Third Sunday in Lent

March 15, 2020

Exodus 17:1-7; John 4:4-52

Here’s an interesting thing that the people say as they murmur against Moses (did you notice?)

Why is it you brought us up from Egypt to bring death on me and my children and my livestock from thirst?

Did you notice the weird thing that happens in the middle of the question? You won’t find it in your New Revised Standard Version Access Bible or the New International Version or the King James or even The Message or the Jewish Publication Version. You need a translation that really digs into the Hebrew where there’s a shift from the beginning of the question to the end:

The murmuring of the people switches from us to me.

That’s the problem. That’s the problem at the encampment at Rephidim where there is no water for the people to drink. The lack of water was not the problem. The manna of chapter 16 should have eased their anxiety about the water shortage. Or maybe the dry way through the Red Sea when they thought they were trapped between an army and drowning.

The constant challenge of the Wilderness years was to learn to be a people that trusted God. And if the particular test of the Red Sea was to realize that God would not leave them high and dry no matter how impossible the situation and the particular test of the manna was to trust that there was enough and there would be enough again, then the particular test here was to not let anxiety turn them from a we – the community of Israel – individuals each concerned with their own brood.

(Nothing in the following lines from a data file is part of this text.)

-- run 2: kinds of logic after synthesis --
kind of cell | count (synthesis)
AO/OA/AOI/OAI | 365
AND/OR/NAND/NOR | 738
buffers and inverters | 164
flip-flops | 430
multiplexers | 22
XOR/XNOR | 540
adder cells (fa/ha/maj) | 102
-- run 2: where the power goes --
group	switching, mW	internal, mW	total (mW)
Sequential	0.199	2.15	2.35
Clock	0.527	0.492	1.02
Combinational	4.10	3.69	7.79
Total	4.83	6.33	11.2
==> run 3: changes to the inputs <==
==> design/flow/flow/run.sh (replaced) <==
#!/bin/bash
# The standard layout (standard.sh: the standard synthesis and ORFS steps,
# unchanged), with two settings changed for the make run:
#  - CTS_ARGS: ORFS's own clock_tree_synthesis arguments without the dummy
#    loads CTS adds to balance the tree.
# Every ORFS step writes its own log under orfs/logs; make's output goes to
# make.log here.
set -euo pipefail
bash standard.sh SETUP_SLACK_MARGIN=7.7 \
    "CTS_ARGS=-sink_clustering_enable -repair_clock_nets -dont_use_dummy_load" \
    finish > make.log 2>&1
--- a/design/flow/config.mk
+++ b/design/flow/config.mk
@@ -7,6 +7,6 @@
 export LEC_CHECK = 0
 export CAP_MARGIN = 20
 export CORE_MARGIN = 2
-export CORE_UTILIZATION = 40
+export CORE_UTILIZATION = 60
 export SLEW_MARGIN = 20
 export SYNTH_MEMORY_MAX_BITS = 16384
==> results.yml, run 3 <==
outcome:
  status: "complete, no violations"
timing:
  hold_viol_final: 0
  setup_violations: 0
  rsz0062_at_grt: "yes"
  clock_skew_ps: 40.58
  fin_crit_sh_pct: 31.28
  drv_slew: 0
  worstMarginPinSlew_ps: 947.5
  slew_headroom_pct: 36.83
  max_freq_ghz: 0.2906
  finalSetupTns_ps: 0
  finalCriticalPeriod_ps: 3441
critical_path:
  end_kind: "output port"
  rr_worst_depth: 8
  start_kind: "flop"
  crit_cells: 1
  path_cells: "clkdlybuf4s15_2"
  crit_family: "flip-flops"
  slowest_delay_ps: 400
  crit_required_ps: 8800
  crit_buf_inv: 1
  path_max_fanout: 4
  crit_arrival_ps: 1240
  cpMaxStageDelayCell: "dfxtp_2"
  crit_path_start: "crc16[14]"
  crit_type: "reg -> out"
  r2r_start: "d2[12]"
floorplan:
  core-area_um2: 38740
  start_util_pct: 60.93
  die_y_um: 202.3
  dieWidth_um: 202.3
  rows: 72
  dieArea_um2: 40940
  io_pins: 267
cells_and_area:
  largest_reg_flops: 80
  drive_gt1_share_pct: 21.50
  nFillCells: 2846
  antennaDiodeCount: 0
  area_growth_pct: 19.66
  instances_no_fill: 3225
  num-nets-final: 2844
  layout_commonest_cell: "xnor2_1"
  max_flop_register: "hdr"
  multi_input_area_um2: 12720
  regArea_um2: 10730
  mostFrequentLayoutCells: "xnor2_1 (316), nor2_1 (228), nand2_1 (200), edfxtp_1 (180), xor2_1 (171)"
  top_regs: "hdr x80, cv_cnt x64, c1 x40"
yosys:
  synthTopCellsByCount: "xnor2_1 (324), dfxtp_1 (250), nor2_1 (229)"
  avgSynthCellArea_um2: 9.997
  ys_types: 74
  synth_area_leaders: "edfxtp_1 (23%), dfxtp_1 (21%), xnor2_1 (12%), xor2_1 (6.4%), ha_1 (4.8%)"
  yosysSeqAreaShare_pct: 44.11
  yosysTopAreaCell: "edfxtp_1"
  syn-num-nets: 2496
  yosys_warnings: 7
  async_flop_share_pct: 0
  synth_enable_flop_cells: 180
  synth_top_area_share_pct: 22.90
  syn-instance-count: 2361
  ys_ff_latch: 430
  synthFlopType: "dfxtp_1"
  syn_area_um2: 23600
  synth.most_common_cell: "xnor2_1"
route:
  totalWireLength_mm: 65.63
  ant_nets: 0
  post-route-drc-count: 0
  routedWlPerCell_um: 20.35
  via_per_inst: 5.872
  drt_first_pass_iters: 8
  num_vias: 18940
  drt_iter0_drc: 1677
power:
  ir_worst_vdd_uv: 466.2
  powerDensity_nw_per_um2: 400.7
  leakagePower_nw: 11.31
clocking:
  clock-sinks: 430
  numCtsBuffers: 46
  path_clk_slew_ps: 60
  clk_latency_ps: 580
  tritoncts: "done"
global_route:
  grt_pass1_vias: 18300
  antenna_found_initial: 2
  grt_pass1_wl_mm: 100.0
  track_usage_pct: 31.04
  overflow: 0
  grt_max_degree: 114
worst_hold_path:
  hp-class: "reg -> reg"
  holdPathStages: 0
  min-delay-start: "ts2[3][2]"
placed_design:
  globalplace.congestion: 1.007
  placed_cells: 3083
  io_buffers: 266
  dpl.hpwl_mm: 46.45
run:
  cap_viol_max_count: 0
Source: an optimization exercise on an open RTL-to-GDS flow (aim: small area, a short achievable clock period and few clock cycles per item). Production flows keep margins and buffers that such runs may drop. In this exercise RTL edits were held to simulation tests only and were not proved equivalent to the original. No activity file was given, so power comes from the tool's default toggle rates.

$ cat design/flow/flow/run.sh
#!/bin/bash
# Synthesis: the standard synthesis script (synth_recipe.tcl), except that
# ABC maps the lane modules with a delay target (flow/abc_lane.script), so
# that it recovers area there instead of mapping for the least delay; the
# top module gets its own (flow/abc_top.script). Then the standard layout
# steps, with buf_2 cells as the port buffers; the layout's timing repair
# aims at a setup slack of MARGIN ns (the clock period and constraints are
# unchanged) on the worst endpoints, and may resize cells across
# footprints.
set -euo pipefail
MARGIN=19
W=$PWD
cat > $W/own_synth.tcl <<EOC
proc abc {args} {
  set i [lsearch \$args -script]
  set lane_args \$args
  lset lane_args [expr {\$i + 1}] $W/flow/abc_lane.script
  yosys abc {*}\$lane_args vfix_lane vfix_fa vfix_xor2 vfix_xnor2
  set top_args \$args
  lset top_args [expr {\$i + 1}] $W/flow/abc_top.script
  yosys abc {*}\$top_args vfix_unit
}
source $W/synth_recipe.tcl
EOC
bash standard.sh SYNTH_SCRIPT=$W/own_synth.tcl synth > synth.log 2>&1
bash standard.sh SYNTH_SCRIPT=$W/own_synth.tcl "BUFFER_PORTS_ARGS=-buffer_cell sky130_fd_sc_hd__buf_2" \
    SETUP_SLACK_MARGIN=$MARGIN TNS_END_PERCENT=5 MATCH_CELL_FOOTPRINT=0 SKIP_LAST_GASP=1 finish > layout.log 2>&1
$ cat design/flow/flow/abc_lane.script
strash
dch
map -B 0.9 -D 2500
topo
stime -c
buffer -c
upsize -c -D 2500
dnsize -c -D 2500
$ cat design/flow/flow/abc_top.script
strash
dch
map -B 0.9 -D 1500
topo
stime -c
buffer -c
upsize -c -D 1500
dnsize -c -D 1500
$ cat design/flow/standard.sh
#!/bin/bash
# synth_recipe.tcl (not shown) runs the flow's synth.tcl, then flattens the netlist and writes it again
# the make line also repeats each setting of config.mk as NAME=value (left out here)
make -C /OpenROAD-flow-scripts/flow DESIGN_CONFIG=/design/flow/config.mk WORK_HOME=/design/flow/orfs CLKGATE_MAP_FILE= SYNTH_SCRIPT=/design/flow/synth_recipe.tcl "${@:-finish}"
$ cat design/flow/config.mk
export PLATFORM = sky130hd
export DESIGN_NAME = vfix_unit
export DESIGN_NICKNAME = vfix_unit
export VERILOG_FILES = /design/flow/design.v
export SDC_FILE = /design/flow/constraint.sdc
export NUM_CORES = 8
export LEC_CHECK = 0
export ABC_AREA = 1
export CAP_MARGIN = 0
export CORE_MARGIN = 2
export CORE_UTILIZATION = 65
export CTS_CLUSTER_DIAMETER = 80
export CTS_CLUSTER_SIZE = 25
export SLEW_MARGIN = 0
export SYNTH_HIERARCHICAL = 1
$ cat design/flow/constraint.sdc
create_clock -name core_clock -period 25.0 [get_ports {clk}]
set_input_delay 5.0000 -clock core_clock [delete_from_list [all_inputs] [get_ports {clk}]]
set_output_delay 5.0000 -clock core_clock [all_outputs]
set_load 0.01 [all_outputs]
Context: an optimization exercise on an open-source flow, tuned for small area, a short achievable clock period and few clock cycles per item. The choices shown serve that exercise and are no tape-out recipe.
Function was checked by simulation only, so behaviour that the tests miss may differ from the original.

== wip/willow ==
// sx_tag_engine
module sx_tag_engine (
  input  wire         clk,
  input  wire         rst,         
  input  wire         start,
  output wire         ready,
  input  wire [127:0] key,
  input  wire [63:0]  uid,
  input  wire [15:0]  acmd,
  input  wire [31:0]  acnt,
  input  wire [15:0]  alen,
  input  wire [63:0]  atag,
  input  wire         in_valid,
  output wire         in_ready,
  input  wire [15:0]  in_data,
  output reg          done,
  output wire [63:0]  tag,
  output wire         match
);
  localparam [1:0] P_IDLE = 2'd0,    
                   P_MSG  = 2'd1,    
                   P_L    = 2'd2,    
                   P_FIN  = 2'd3;    
  reg  [1:0]   ph;
  reg  [127:0] st;         
  reg  [127:0] rk;         
  reg  [127:0] blk;        
  reg  [3:0]   rnd;        
  reg          last;       
  reg  [14:0]  wrem;       
  reg          wodd;       
  reg          wz;         
  reg  [2:0]   wpos;       
  reg          bfull;      
  reg  [7:0] rcon;
  always @(*) begin
    case (rnd)
      4'd1:    rcon = 8'h01;
      4'd2:    rcon = 8'h02;
      4'd3:    rcon = 8'h04;
      4'd4:    rcon = 8'h08;
      4'd5:    rcon = 8'h10;
      4'd6:    rcon = 8'h20;
      4'd7:    rcon = 8'h40;
      4'd8:    rcon = 8'h80;
      4'd9:    rcon = 8'h1b;
      default: rcon = 8'h36;
    endcase
  end
  ...
clock: 8.0 ns
lec_check: 0
cap_margin: 10
cell_pad_in_sites_detail_placement: 1
core_margin: 2
core_utilization: 30
place_density: 0.5
setup_slack_margin: 2.5
slew_margin: 10
synth_hierarchical: 1
synth_minimum_keep_size: 0
standard.sh (not shown) runs the stock make flow with config.mk's settings and CLKGATE_MAP_FILE= SYNTH_SCRIPT=/design/flow/synth_recipe.tcl, a recipe that flattens the netlist after the stock synthesis.
==> flow/flow/run.sh <==
#!/bin/bash
# The standard layout (standard.sh), with one change: the port buffers that
# global placement adds are sky130_fd_sc_hd__buf_1 instead of the delay buffer
# buffer_ports picks by itself.  The whole output goes to standard.log here.
set -euo pipefail
export BUFFER_PORTS_ARGS="-buffer_cell sky130_fd_sc_hd__buf_1"
bash standard.sh > standard.log 2>&1
Testbench counts of wip/willow, summed over its fixed seeds: cycles 13,264, items 256.
This design comes from an exercise in tuning for small area, a short achievable clock period and few clock cycles per item on the open sky130 flow, not from production work. At most, simulation tests tie the RTL to the original design; equivalence was not proved. Power is estimated from default activity; no workload was simulated.

== the baseline ==
==> module edge_xlate, before the edit <==
module edge_xlate (
    input  wire        clk,
    input  wire        rst,
    input  wire        in_valid,
    output wire        in_ready,
    input  wire [23:0] in_ipu,       
    input  wire [23:0] in_gain,      
    input  wire [15:0] in_offset,    
    input  wire [14:0] in_h,         
    input  wire [14:0] in_delta,     
    output reg         out_valid,
    input  wire        out_ready,
    output reg  [11:0] out_ue,
    output reg  [11:0] out_le,
    output reg         out_sat
);
    reg        busy;             
    reg        tail;             
    reg [3:0]  cnt;              
    reg        neg;              
    reg [22:0] rem;              
    reg [2:0]  db;               
    reg [17:0] qr;               
    reg [22:0] gn;               
    reg signed [15:0] offset;
    reg [14:0] hd;               
    assign in_ready = ~busy & ~(tail & out_valid);
    wire take = in_valid & in_ready;
    wire        s_in    = in_ipu[23];
    wire [23:0] ipu_x   = in_ipu ^ {24{s_in}};
    wire [15:0] hdiff   = {1'b0, hd} - {1'b0, qr[14:0]};
    wire [14:0] hd_n    = (hdiff[15] || hdiff[14:4] == 11'd0) ? 15'd16 : hdiff[14:0];
    wire        last = (cnt == 4'd8);
    wire [24:0] t    = {rem, db[2:1]};
    wire [25:0] t26  = {1'b0, t};
    wire [25:0] ng   = {3'b111, gn};                      
    wire [25:0] n2g  = {2'b11, gn, 1'b1};                 
    wire [25:0] d1   = t26 + ng + 26'd1;                  
    wire [25:0] d2   = t26 + n2g + 26'd1;                 
    wire [25:0] cs_s = t26 ^ ng ^ n2g;                    
    wire [25:0] cs_c = (t26 & ng) | (t26 & n2g) | (ng & n2g);
    wire [25:0] d3   = cs_s + {cs_c[24:0], 1'b1} + 26'd1;
    wire        ge1  = ~d1[25];
    wire        ge2  = ~d2[25];
    wire        ge3  = ~d3[25];
    wire [1:0]  dig  = {ge2, ge3 | (ge1 & ~ge2)};
    wire [22:0] r_n  = ge3 ? d3[22:0] : ge2 ? d2[22:0] : ge1 ? d1[22:0] : t[22:0];
    wire signed [19:0] qs  = $signed({{3{neg}}, qr[17:1]});    
    wire signed [19:0] ofs = offset;
    wire signed [19:0] hds = $signed({5'd0, hd});
    wire signed [19:0] us  = ofs + hds + qs + 20'sd8 + $signed({19'd0, qr[0]});
    wire signed [19:0] ls  = ofs - hds + qs + 20'sd8 + $signed({19'd0, qr[0]});
    wire u_hi = ~us[19] & (us[18:15] != 4'b0000);
    wire u_lo =  us[19] & (us[18:15] != 4'b1111);
    wire l_hi = ~ls[19] & (ls[18:15] != 4'b0000);
    wire l_lo =  ls[19] & (ls[18:15] != 4'b1111);
    wire [11:0] ue1 = u_hi ? 12'h7ff : u_lo ? 12'h800 : us[15:4];
    wire [11:0] le1 = l_hi ? 12'h7ff : l_lo ? 12'h800 : ls[15:4];
    wire n_hi = u_hi & (l_hi | (ls[19:5] == 15'h3ff));           
    wire n_lo = l_lo & (u_lo | (us[19:5] == 15'h7c00));          
    wire emit = tail & (~out_valid | out_ready);
    always @(posedge clk) begin
        rem <= r_n;
        cnt <= cnt + 4'd1;
        db  <= {db[0], neg, neg};
        if (busy)
            qr <= {qr[15:0], dig ^ {2{neg}}};
        if (busy && cnt == 4'd0)
            hd <= hd_n;
        if (take) begin
            cnt    <= 4'd0;
            neg    <= s_in;
            rem    <= {2'b00, ipu_x[23:3]};
            db     <= ipu_x[2:0];
            qr     <= {3'b000, in_delta};
            gn     <= ~in_gain[22:0];
            offset <= in_offset;
            hd     <= in_h;
        end
        if (rst) begin
            busy      <= 1'b0;
            tail      <= 1'b0;
            out_valid <= 1'b0;
        end else begin
            if (emit) begin
                out_valid <= 1'b1;
                out_ue    <= n_lo ? 12'h802 : ue1;
                out_le    <= n_hi ? 12'h7fd : le1;
                out_sat   <= u_hi | u_lo | l_hi | l_lo;
                tail      <= 1'b0;
            end else if (out_ready)
                out_valid <= 1'b0;
            if (busy & last) begin
                busy <= 1'b0;
                tail <= 1'b1;
            end
            if (take)
                busy <= 1'b1;
        end
    end
endmodule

It is just so bang on isn’t it? So right here, right now, when people are so worried about an illness – a flu that is not more dangerous than other flus but is more unknown and unpredictable – so worried that they will not have enough that we are hoarding pasta and toilet paper to make sure that we are not the ones who go without. And in the process of taking care of the “me” they are creating shortages of hand sanitizer, face masks and cleaning products needed by the very medical professionals that we all need to be functioning at 110% capacity to flatten the curve of the spread of this novel coronavirus. Which puts the “me’s” at more risk because we can’t take care of the “we”.

And then there are the people who have a sore throat, who feel sick, who will go to events – small events, family events, huge crowd events and vacation events – because they don’t want to miss out on their individual experiences: the “me” afraid of missing out threatens the “we” trying to keep the most vulnerable as safe as possible.

I wonder if one of the reasons for that change in translation is that we have become a culture – and even a faith – that prizes individuality. There are many places where the Prophets or the Stories are clearly about The People but we assume it is about The Person – us. As in me.

And in that choice, we lose the significance of the Community of Israel disputing itself out of being community.

But I think the Bible is onto something. And we are watching that something in action as the Corvid apocalypse unfolds around us.

And how do we honour this commitment to being a community at a time when we are being told the best thing we can do is protect ourselves from everyone else? With hand sanitizer and disinfecting sprays and isolation. How do we not become a bunch of women at the well avoiding other people and in need of human contact and grace so that we can get beyond the situation that’s trapped us?

This is, as Adrian Dix pointed out, a different way of loving each other. How do we do it?

We start by not shunning people the way her community shunned by the woman at the well. We remember that even in isolation we are a community. We call, we visit, we check to make sure people have groceries and connection and toilet paper. Just because we’re avoiding large crowds doesn’t mean we can’t connect person-to-person. We don’t complain that we lose our vacation, our concert, our lacrosse game that we were really looking forward to and remember that in that process we may be preventing the virus from getting to one or two or even more people who wouldn’t just get sick and recover but could end up in hospital and on a respirator or even die. And we remember that keeping those two or three people out of the hospitals makes space for other people who couldn’t avoid whatever it was they went to that got them sick.

The story of the Woman at the Well shows us that isolation can be devastating. Jesus shows us that it can also be an opportunity for compassion and possibility. And by the end of that story, having had the opportunity to bathe in the grace-filled acceptance of Jesus, that woman returns to her community as the first recorded evangelist to share her sense of inclusion with everyone else.

May it be so for us. Amen.

Rev. Shannon Tennant

One thought on “Third Sunday in Lent”

  1. Rev. Shannon,

    That is a wonderfully articulated message. I always think of our lives with the congregation that my spouse ministers at is at its utmost a community of mutual care. It can be others things as well, of course – messy, complicated, and full of amazing grace. But ultimately, a community choosing voluntarily to care for one another.

    Thoughts are with you and those you hold dear and serve.